Exercise prompt
Once you find the line containing "well taps,61,76.32,4.317" in the data below, copy it and each following line exactly, up to and including the line containing "inverters,4,15.01,0.8493", and nothing else.

Records for processing
#####
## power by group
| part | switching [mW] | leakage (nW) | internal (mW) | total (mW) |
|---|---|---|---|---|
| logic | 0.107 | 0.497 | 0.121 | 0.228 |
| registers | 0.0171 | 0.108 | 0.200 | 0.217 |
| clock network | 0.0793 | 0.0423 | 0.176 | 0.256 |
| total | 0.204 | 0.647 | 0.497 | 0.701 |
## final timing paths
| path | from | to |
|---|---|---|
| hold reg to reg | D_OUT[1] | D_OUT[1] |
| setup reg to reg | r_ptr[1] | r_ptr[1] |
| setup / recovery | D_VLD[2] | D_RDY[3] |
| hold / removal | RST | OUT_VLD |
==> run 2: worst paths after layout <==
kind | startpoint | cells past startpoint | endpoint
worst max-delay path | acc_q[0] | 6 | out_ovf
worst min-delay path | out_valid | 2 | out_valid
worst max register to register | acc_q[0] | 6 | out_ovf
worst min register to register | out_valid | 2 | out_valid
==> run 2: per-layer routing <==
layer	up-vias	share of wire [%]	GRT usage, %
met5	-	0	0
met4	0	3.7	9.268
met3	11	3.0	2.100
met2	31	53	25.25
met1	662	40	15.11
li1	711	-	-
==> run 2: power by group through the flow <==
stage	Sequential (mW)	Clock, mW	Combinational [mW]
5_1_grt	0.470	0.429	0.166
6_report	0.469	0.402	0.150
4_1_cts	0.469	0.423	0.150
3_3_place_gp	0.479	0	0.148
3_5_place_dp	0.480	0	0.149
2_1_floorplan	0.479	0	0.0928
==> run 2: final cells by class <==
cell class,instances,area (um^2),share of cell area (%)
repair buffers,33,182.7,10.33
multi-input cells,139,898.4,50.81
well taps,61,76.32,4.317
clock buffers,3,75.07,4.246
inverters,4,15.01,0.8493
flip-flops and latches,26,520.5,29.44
$ cat config.mk
export PLATFORM = sky130hd
export DESIGN_NAME = rd_lat_pipe
export DESIGN_NICKNAME = d
export VERILOG_FILES = /design/src/rtl/mem_region_checker_rd_lat_pipe.sv
export SDC_FILE = /design/constraint.sdc
export NUM_CORES = 1
export LEC_CHECK = 0
export BUFFER_PORTS_ARGS = -buffer_cell sky130_fd_sc_hd__buf_2
export CAP_MARGIN = 20
export CORE_AREA = 4 4 41 43
export CTS_CLUSTER_DIAMETER = 60
export DETAILED_ROUTE_END_ITERATION = 6
export DIE_AREA = 0 0 45 47
export PLACE_DENSITY = 0.69
export RECOVER_POWER = 25
export SYNTH_ARGS = -nofsm -noshare
export SYNTH_HDL_FRONTEND = slang
export SYNTH_SLANG_ARGS = --single-unit
$ cat constraint.sdc
create_clock -name clk -period 0.8 [get_ports clk]
set_input_delay 0.16 -clock clk [delete_from_list [all_inputs] [get_ports clk]]
set_output_delay 0.16 -clock clk [all_outputs]
set_load 0.03 [all_outputs]
$ cat src/rtl/mem_region_checker_rd_lat_pipe.sv
// rd_lat_pipe: valid/payload delay line matching the SRAM read latency
// pending flags valid entries that have not yet reached the output stage.
module rd_lat_pipe #(
    parameter int DEPTH = 1,
    parameter int W     = 16
) (
    input  logic         clk,
    input  logic         rst_n,
    input  logic         flush,
    input  logic         in_valid,
    input  logic [W-1:0] in_data,
    output logic         out_valid,
    output logic [W-1:0] out_data,
    output logic         pending
);

    localparam logic [DEPTH-1:0] TOP = DEPTH'(1) << (DEPTH - 1);

    logic [DEPTH-1:0] v;
    logic [W-1:0]     d [DEPTH];

    always_ff @(posedge clk or negedge rst_n) begin
        if (!rst_n) begin
            v <= '0;
            for (int i = 0; i < DEPTH; i++) d[i] <= '0;
        end else begin
            v[0] <= in_valid && !flush;
            d[0] <= in_data;
            for (int i = 1; i < DEPTH; i++) begin
                v[i] <= v[i-1] && !flush;
                d[i] <= d[i-1];
            end
        end
    end

    assign out_valid = v[DEPTH-1];
    assign out_data  = d[DEPTH-1];
    assign pending   = |(v & ~TOP);

endmodule

==> Word-level counts from Yosys, hierarchy flattened <==
Index checks and enable logic that the tools add are counted.
{ "word_totals": {"register_bits": 17, "in_bits": 20, "out_inout_bits": 18, "word_cells": 4} }
{ "classes": {"reduce_logical": 2} }
{ "op_table": {"columns": ["operator", "count"], "rows": [
  ["$logic_and 1x1->1", 1],
  ["$logic_not 1->1", 1]
]} }

==> Depth between registers and ports, before layout <==
Gate-level depths: netlist of the first run.
{ "depth": {"word_depth": 2, "mapped_depth": 1, "ltp_nobuf": 1} }

==> Worst setup path after synthesis of the first run <==
No wires, ideal clock.
{ "synth_timing": {"path_type": "reg2out", "start": "register d, in the netlist out_data[0]", "end": "output out_data[0]", "arrival_ns": 0.467, "required_ns": 0.640, "slack_ns": 0.173, "stages_incl_launch_ff": 1, "path_buffers": 0, "path_cell_list": "dfrtp_1"} }
{ "synth_lines": {"columns": ["item", "line", "source"], "rows": [
  ["from (decl)", "20", "logic [W-1:0] d [DEPTH];"],
  ["from (signal, indexed assignment)", "31", "d[i] <= d[i-1];"],
  ["to (decl)", "13", "output logic [W-1:0] out_data,"]
]} }
No word-level cell between the ends.

==> Final worst setup path of the first run <==
{ "layout_timing": {"start": "register d, in the netlist out_data[6]", "end": "output out_data[6]"} }
No word-level cell between the ends.
<file path="config.mk">
export PLATFORM = sky130hd
export DESIGN_NAME = ram_loader
export DESIGN_NICKNAME = d
export VERILOG_FILES = /design/src/rtl/ram_loader_pkg.sv /design/src/rtl/ram_loader.sv
export SDC_FILE = /design/constraint.sdc
export NUM_CORES = 1
export LEC_CHECK = 0
export CAP_MARGIN = 10
export CORE_ASPECT_RATIO = 0.6
export CORE_MARGIN = 5
export CORE_UTILIZATION = 45
export DETAILED_ROUTE_END_ITERATION = 10
export DONT_BUFFER_PORTS = 1
export SKIP_LAST_GASP = 1
export SLEW_MARGIN = 10
export SYNTH_ARGS = -nofsm -noshare
export SYNTH_HDL_FRONTEND = slang
export SYNTH_SLANG_ARGS = --single-unit
</file>
<file path="constraint.sdc">
create_clock -name clk -period 2.9 [get_ports clk]
set_input_delay 0.435 -clock clk [delete_from_list [all_inputs] [get_ports clk]]
set_output_delay 0.435 -clock clk [all_outputs]
set_load 0.05 [all_outputs]
</file>
`config.mk`:
```
export PLATFORM = sky130hd
export DESIGN_NAME = bridge_arbiter
export DESIGN_NICKNAME = d
export VERILOG_FILES = /design/src/rtl/bridge_arbiter.sv
export SDC_FILE = /design/constraint.sdc
export NUM_CORES = 1
export LEC_CHECK = 0
export CAP_MARGIN = 20
export CORE_MARGIN = 2
export CORE_UTILIZATION = 36
export CTS_CLUSTER_DIAMETER = 40
export DETAILED_ROUTE_END_ITERATION = 8
export GPL_TIMING_DRIVEN = 0
export MAX_ROUTING_LAYER = met4
export PLACE_DENSITY = 0.8
export SYNTH_ARGS = -nofsm -noshare
export SYNTH_HDL_FRONTEND = slang
export SYNTH_SLANG_ARGS = --single-unit
```
`constraint.sdc`:
```
create_clock -name clk -period 2.45 [get_ports clk]
set_input_delay 0.49 -clock clk [delete_from_list [all_inputs] [get_ports clk]]
set_output_delay 0.49 -clock clk [all_outputs]
set_load 0.1 [all_outputs]
```
`src/rtl/bridge_arbiter.sv`:
```
// Round-robin arbiter sharing one bridge input port between N valid/data/ready requesters.
// One word is held at a time; a new grant is issued only from IDLE while en is high.
`ifndef WIDTH
`define WIDTH 8
`endif

module bridge_arbiter #(
    parameter int N     = 4,
    parameter int WIDTH = `WIDTH,
    parameter int IW    = $clog2(N)
) (
    input  logic               clk,
    input  logic               rst,
    input  logic               en,
    input  logic [N-1:0]       req_valid,
    input  logic [N*WIDTH-1:0] req_data,
    output logic [N-1:0]       req_ready,
    output logic               valid,
    output logic [WIDTH-1:0]   data_out,
    input  logic               ready,
    output logic [IW-1:0]      grant_id,
    output logic               busy
);

    typedef enum logic {IDLE, SEND} state_t;

    state_t           state;
    logic [IW-1:0]    ptr;
    logic [IW-1:0]    cand;
    logic [IW-1:0]    ptr_next;
    logic             found;
    logic [IW:0]      sum;
    logic [WIDTH-1:0] words [N];

    for (genvar i = 0; i < N; i++) begin : g_unpack
        assign words[i] = req_data[i*WIDTH +: WIDTH];
    end

    // Search from ptr upward; wrap by subtraction so non-power-of-two N works.
    always_comb begin
        found = 1'b0;
        cand  = '0;
        sum   = '0;
        for (int k = 0; k < N; k++) begin
            sum = {1'b0, ptr} + (IW+1)'(k);
            if (sum >= (IW+1)'(N)) begin
                sum = sum - (IW+1)'(N);
            end
            if (!found && req_valid[sum[IW-1:0]]) begin
                found = 1'b1;
                cand  = sum[IW-1:0];
            end
        end
    end

    assign ptr_next = (cand == IW'(N-1)) ? '0 : cand + 1'b1;

    // Accept strobe is gated by reset so nothing is consumed while the arbiter is held.
    always_comb begin
        req_ready = '0;
        if (rst && state == IDLE && en && found) begin
            req_ready = N'(1) << cand;
        end
    end

    always_ff @(posedge clk or negedge rst) begin
        if (!rst) begin
            state    <= IDLE;
            ptr      <= '0;
            data_out <= '0;
            grant_id <= '0;
            valid    <= 1'b0;
            busy     <= 1'b0;
        end else begin
            case (state)
                IDLE: begin
                    if (en && found) begin
                        data_out <= words[cand];
                        grant_id <= cand;
                        ptr      <= ptr_next;
                        valid    <= 1'b1;
                        busy     <= 1'b1;
                        state    <= SEND;
                    end
                end
                SEND: begin
                    if (ready) begin
                        valid <= 1'b0;
                        busy  <= 1'b0;
                        state <= IDLE;
                    end
                end
                default: begin
                    valid <= 1'b0;
                    busy  <= 1'b0;
                    state <= IDLE;
                end
            endcase
        end
    end

endmodule

```
==> flow_metrics.py <==
metrics = {
    "status": {
        "status": "completed",
    },
    "timing": {
        "finalCritPeriodShare_pct": 97.5,
        "skew_ps": 2.51,
        "finalHoldViolCount": 0,
        "max_freq_mhz": 419,
        "drv_slew": 0,
        "fin_setup_tns_ps": 0,
        "worst_slew_pin_slew_ps": 996,
        "min_period_ps": 2390,
        "rsz0062_at_grt": "no",
        "final-setup-viol-count": 0,
        "fin_ws_ps": 61.7,
        "max_slew_margin_pct": 33.4,
    },
    "detailed_routing": {
        "drt-initial-drc-count": 21,
        "drt_pass1_iterations": 4,
        "via_per_inst": 5.09,
        "wirelength_um": 2690,
        "vias": 916,
        "drc": 0,
        "post_drt_wl_per_cell_um": 14.9,
        "ant_nets": 0,
    },
    "grt": {
        "grt_max_degree": 18,
        "antenna_found_initial": 0,
        "grt.overflow.total": 0,
        "grt_pass1_vias": 946,
        "grt_pass1_wl_um": 4130,
        "grt_usage_pct": 20.1,
    },
    "min_path": {
        "hold_path_class": "in -> async",
    },
    "finish": {
        "final_cell_mix": "46 x clkdlybuf4s50_1, 21 x nand2_1, 16 x mux2i_1",
        "fin_cells": 180,
        "fill_cells": 182,
        "design_area_sq_um": 1570,
        "diodes": 0,
        "nets": 196,
        "regArea_sq_um": 350,
        "syn_to_final_growth_pct": 79.0,
        "final_layout_size_suffix_gt1_share_pct": 19.1,
        "multi_input_area_sq_um": 510,
        "layout_commonest_cell": "clkdlybuf4s50_1",
    },
    "yosys": {
        "netlist_area_sq_um": 877,
        "ys_types": 22,
        "yosys_warnings": 0,
        "synth_seq_cells": 14,
        "synth_area_leaders": "dfrtp_1 40%, mux2i_1 18%, nand2_1 9.0%",
        "syn_inst": 91,
        "synth_top_area_cell": "dfrtp_1",
        "async_reset_ff_share_pct": 100,
        "synth.avg_cell_area_sq_um": 9.64,
        "synth_top_area_share_pct": 39.9,
        "synthesis.nets": 133,
        "synth-seq-area-share_pct": 39.9,
        "synth_ff_type": "dfrtp_1",
        "synth_edf_count": 0,
    },
    "critical_path": {
        "required_ps": 1960,
        "startpoint": "req_valid[0]",
        "crit_slowest_cell": "a211o_1",
        "path_class": "in -> out",
        "arrival_ps": 1900,
        "critPathBufInv": 4,
        "worstReg2RegEnd": "data_out[0]$_DFFE_PN0P_",
        "critical-path-top-delay-family": "buffers and inverters",
        "worstReg2RegStart": "ptr[0]$_DFFE_PN0P_",
        "path_cells": "clkdlybuf4s15_2 > a21o_1 > a211o_1 > buf_8 > inv_6 > ha_2 > and3_4 > buf_12",
        "rrSetupSlack_ps": 770,
        "startpoint_type": "primary input",
        "crit_path_end_kind": "output port",
        "reg2reg_depth": 7,
        "worstPathMaxFanout": 5,
        "critPathMaxStageDelay_ps": 280,
    },
    "clocking": {
        "path_clk_slew_ps": 70,
        "cts_tree": "built",
        "numClockSinks": 14,
        "clk_latency_ps": 260,
        "htreeDepth": 1,
        "cts_root_buffer": "clkbuf_4",
        "cts_buffer_depth": 2,
        "numCtsBuffers": 3,
    },
    "power_and_ir_drop": {
        "leakage_uw": 0.000731,
        "vdd_drop_max_mv": 1.08,
        "p_per_area_nw_per_um2": 1240,
    },
    "floorplanning": {
        "ios": 56,
        "core_area_sq_um": 2250,
        "die-area_sq_um": 2850,
        "start_util_pct": 38.9,
        "die_h_um": 53.4,
        "row_count": 17,
        "die_w_um": 53.4,
    },
    "place": {
        "dp_hpwl_um": 2120,
        "post-place-ws_ps": -1480,
        "io_buffers": 55,
        "dpl_cell_area_sq_um": 1470,
        "place_congestion": 0.756,
        "placed_cells": 174,
    },
    "job": {
        "cap_violations": 0,
    },
}
[cell usage after synthesis (all sizes together) (3+ instances only)]
cell and n:
o221ai 8, buf 3, inv 4, and3 3, nor2 4, dfrtp 14
mux2i 16, nand2 21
#####
Exercise result
well taps,61,76.32,4.317
clock buffers,3,75.07,4.246
inverters,4,15.01,0.8493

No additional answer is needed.